"""

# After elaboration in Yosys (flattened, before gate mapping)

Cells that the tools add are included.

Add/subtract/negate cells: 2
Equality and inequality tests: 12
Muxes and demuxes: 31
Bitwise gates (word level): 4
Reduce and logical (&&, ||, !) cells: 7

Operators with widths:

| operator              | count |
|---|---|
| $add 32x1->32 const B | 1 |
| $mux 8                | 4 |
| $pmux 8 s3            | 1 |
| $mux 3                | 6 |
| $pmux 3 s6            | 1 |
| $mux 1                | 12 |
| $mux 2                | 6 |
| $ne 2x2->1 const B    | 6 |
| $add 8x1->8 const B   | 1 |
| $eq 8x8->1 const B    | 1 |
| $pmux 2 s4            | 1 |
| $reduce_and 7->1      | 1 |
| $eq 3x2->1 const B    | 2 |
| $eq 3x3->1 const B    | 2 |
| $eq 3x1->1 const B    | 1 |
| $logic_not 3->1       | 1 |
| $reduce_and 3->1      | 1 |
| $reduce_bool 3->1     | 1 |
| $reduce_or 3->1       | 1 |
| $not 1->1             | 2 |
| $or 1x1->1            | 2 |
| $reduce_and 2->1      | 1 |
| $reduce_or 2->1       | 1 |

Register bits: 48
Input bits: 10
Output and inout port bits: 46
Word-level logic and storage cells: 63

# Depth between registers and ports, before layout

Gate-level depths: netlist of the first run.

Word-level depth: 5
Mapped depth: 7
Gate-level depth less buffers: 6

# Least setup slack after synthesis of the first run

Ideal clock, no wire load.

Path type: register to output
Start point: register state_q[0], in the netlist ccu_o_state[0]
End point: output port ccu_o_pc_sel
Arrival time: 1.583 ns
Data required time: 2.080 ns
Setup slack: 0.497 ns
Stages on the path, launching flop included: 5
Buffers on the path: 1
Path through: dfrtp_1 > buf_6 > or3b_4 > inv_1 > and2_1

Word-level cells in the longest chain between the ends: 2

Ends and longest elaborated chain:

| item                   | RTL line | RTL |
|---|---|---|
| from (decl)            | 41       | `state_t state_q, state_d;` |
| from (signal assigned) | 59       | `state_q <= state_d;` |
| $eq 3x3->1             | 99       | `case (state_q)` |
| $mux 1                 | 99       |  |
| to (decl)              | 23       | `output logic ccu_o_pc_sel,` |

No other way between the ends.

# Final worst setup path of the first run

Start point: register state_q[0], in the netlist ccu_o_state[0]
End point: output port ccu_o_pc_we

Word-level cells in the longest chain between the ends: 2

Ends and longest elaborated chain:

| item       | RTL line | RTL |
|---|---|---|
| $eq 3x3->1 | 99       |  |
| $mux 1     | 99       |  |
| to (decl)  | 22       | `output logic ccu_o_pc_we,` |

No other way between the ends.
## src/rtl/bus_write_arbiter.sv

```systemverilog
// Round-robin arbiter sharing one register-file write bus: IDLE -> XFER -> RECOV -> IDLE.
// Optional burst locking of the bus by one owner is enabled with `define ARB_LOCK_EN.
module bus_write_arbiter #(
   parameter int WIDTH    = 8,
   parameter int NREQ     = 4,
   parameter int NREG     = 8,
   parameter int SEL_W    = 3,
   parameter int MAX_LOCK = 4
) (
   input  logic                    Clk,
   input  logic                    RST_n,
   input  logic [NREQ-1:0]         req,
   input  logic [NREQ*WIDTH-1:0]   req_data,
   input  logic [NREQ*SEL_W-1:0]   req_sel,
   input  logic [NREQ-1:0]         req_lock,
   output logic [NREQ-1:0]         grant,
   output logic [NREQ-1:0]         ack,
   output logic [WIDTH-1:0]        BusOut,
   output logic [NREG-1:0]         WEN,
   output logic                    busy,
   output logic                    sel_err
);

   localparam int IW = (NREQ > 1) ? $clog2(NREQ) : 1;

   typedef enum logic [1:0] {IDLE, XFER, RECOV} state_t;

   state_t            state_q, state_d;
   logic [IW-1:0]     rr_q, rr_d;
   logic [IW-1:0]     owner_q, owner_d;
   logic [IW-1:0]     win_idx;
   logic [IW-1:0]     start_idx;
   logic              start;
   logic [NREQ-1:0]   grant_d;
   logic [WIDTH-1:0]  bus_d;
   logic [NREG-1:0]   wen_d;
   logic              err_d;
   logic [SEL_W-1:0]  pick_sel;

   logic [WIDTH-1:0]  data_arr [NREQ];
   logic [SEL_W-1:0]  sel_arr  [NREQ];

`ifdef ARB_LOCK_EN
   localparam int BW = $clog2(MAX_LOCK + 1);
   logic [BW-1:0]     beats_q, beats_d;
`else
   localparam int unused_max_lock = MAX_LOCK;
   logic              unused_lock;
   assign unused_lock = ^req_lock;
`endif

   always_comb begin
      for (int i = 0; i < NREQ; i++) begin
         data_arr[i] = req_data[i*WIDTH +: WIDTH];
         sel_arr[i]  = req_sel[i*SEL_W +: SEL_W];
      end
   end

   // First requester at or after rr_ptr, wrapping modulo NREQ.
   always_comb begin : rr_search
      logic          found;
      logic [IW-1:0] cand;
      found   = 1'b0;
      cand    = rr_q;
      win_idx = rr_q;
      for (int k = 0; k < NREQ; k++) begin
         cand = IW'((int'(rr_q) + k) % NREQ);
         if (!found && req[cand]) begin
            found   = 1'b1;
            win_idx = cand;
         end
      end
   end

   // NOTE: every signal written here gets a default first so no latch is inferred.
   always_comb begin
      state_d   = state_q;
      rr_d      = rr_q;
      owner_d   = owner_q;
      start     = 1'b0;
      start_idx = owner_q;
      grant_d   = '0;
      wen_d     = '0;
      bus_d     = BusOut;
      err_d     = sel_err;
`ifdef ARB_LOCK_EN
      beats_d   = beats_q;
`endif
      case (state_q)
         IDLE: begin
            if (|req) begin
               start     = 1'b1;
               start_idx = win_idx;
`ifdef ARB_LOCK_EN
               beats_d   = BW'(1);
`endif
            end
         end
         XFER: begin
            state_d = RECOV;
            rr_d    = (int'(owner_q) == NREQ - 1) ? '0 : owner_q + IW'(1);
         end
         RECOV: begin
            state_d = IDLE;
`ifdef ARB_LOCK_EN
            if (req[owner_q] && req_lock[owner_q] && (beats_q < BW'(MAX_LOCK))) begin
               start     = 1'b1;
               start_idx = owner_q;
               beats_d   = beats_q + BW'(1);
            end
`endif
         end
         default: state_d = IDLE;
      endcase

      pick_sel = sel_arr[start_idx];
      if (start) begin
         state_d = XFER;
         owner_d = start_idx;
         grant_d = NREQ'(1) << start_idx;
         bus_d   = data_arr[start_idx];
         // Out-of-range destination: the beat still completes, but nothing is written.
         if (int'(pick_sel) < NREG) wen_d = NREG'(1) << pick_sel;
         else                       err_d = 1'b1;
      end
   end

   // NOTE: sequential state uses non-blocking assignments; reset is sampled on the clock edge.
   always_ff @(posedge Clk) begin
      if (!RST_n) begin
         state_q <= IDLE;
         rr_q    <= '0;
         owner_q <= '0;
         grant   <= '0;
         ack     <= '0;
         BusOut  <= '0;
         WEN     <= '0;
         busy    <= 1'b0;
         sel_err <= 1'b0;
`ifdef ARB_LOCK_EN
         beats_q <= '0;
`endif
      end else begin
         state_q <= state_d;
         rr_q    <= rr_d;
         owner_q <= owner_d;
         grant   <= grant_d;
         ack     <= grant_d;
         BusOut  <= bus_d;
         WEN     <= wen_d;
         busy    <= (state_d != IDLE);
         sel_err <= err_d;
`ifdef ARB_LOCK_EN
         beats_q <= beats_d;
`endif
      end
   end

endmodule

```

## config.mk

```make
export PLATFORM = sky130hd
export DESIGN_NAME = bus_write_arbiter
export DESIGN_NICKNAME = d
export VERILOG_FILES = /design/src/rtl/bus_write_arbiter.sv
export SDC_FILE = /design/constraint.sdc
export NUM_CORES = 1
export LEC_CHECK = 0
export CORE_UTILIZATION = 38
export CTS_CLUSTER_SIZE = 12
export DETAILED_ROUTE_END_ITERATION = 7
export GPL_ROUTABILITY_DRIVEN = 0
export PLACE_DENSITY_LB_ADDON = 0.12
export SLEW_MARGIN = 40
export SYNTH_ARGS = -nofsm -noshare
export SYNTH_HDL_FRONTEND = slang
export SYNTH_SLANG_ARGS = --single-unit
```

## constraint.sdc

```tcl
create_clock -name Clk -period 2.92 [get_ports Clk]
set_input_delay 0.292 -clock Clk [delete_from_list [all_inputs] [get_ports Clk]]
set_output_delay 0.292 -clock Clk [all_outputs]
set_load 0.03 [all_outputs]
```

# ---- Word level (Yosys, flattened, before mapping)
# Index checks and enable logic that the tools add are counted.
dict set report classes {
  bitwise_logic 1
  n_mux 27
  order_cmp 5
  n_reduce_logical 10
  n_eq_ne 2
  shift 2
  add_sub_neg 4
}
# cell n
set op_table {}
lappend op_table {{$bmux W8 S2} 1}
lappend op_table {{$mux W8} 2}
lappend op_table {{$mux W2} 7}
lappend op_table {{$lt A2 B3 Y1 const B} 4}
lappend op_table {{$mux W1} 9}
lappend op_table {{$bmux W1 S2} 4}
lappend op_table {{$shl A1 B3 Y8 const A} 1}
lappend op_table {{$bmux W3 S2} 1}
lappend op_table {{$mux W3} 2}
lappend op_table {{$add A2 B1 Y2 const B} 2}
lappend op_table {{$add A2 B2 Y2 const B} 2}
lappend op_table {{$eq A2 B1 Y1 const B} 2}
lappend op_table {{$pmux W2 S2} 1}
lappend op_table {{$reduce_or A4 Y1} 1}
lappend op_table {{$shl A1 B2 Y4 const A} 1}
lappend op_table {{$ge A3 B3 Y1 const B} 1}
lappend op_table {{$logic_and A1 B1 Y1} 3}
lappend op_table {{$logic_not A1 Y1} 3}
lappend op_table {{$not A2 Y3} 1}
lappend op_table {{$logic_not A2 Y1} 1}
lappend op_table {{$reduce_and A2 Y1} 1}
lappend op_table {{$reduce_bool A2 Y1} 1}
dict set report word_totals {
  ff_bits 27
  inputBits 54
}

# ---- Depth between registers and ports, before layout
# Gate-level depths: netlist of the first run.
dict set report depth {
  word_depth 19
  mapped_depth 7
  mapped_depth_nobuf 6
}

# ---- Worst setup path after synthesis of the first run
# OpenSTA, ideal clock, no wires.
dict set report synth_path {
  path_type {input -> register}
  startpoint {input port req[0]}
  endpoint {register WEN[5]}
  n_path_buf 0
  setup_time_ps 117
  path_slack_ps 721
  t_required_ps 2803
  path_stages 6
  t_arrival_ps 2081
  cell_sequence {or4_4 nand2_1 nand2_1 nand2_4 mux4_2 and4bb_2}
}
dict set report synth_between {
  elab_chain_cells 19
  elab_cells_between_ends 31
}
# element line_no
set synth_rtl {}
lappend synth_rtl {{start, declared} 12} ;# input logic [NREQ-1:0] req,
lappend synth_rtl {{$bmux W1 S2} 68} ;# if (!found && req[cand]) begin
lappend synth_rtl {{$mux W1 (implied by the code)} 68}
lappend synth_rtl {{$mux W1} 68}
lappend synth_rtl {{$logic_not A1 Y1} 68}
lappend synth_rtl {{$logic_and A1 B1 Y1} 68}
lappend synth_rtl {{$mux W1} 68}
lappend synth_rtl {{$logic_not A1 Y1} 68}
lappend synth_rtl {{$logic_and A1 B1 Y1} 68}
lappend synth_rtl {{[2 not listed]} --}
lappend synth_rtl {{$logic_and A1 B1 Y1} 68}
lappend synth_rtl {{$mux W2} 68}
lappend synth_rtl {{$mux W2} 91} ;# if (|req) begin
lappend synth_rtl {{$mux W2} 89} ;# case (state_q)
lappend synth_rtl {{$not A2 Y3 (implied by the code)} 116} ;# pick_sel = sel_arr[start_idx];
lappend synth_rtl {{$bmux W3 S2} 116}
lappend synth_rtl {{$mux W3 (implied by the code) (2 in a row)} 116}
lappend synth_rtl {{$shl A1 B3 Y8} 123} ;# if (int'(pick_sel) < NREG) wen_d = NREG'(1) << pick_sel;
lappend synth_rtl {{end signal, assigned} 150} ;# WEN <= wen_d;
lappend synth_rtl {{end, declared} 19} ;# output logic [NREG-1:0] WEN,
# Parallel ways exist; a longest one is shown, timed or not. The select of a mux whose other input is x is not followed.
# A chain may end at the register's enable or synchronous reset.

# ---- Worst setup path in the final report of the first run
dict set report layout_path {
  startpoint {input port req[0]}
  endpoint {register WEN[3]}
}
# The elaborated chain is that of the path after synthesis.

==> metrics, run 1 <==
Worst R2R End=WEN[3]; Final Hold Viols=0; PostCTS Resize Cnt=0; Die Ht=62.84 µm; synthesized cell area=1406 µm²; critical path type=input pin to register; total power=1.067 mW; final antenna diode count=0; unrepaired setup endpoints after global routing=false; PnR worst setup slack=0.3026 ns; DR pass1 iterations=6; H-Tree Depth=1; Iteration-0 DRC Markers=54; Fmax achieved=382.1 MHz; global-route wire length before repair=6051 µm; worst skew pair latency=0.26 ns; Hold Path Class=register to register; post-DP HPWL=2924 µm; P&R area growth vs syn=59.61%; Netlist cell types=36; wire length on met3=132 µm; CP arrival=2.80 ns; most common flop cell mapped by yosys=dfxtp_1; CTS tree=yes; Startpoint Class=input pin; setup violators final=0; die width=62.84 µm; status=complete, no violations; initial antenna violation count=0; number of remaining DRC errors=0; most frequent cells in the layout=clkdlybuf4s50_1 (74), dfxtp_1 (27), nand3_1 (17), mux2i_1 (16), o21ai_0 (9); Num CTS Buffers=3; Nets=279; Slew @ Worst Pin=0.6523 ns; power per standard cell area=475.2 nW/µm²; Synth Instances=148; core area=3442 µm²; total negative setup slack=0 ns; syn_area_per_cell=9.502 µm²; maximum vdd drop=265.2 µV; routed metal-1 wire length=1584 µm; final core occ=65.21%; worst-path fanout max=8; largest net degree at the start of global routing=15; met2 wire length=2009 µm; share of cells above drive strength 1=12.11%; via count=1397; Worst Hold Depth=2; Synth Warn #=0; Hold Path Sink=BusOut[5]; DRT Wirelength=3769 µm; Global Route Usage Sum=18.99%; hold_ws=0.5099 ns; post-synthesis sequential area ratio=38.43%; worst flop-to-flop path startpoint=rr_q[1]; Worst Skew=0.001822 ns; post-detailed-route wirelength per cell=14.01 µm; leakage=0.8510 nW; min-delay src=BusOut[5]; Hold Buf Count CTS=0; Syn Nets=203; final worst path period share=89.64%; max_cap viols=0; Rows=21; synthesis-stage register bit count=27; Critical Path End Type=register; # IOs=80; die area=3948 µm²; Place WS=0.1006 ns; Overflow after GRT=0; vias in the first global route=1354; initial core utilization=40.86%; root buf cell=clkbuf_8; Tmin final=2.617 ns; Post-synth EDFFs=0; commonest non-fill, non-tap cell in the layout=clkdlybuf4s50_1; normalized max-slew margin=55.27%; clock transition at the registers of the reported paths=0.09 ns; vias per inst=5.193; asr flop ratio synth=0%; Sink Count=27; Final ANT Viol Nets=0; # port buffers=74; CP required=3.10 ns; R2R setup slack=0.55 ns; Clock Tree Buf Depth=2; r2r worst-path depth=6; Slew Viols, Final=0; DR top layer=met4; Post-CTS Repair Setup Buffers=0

"""

# Task to carry out
Only the number is needed here: how many lines of the listing include "included"?

# Exercise solution
2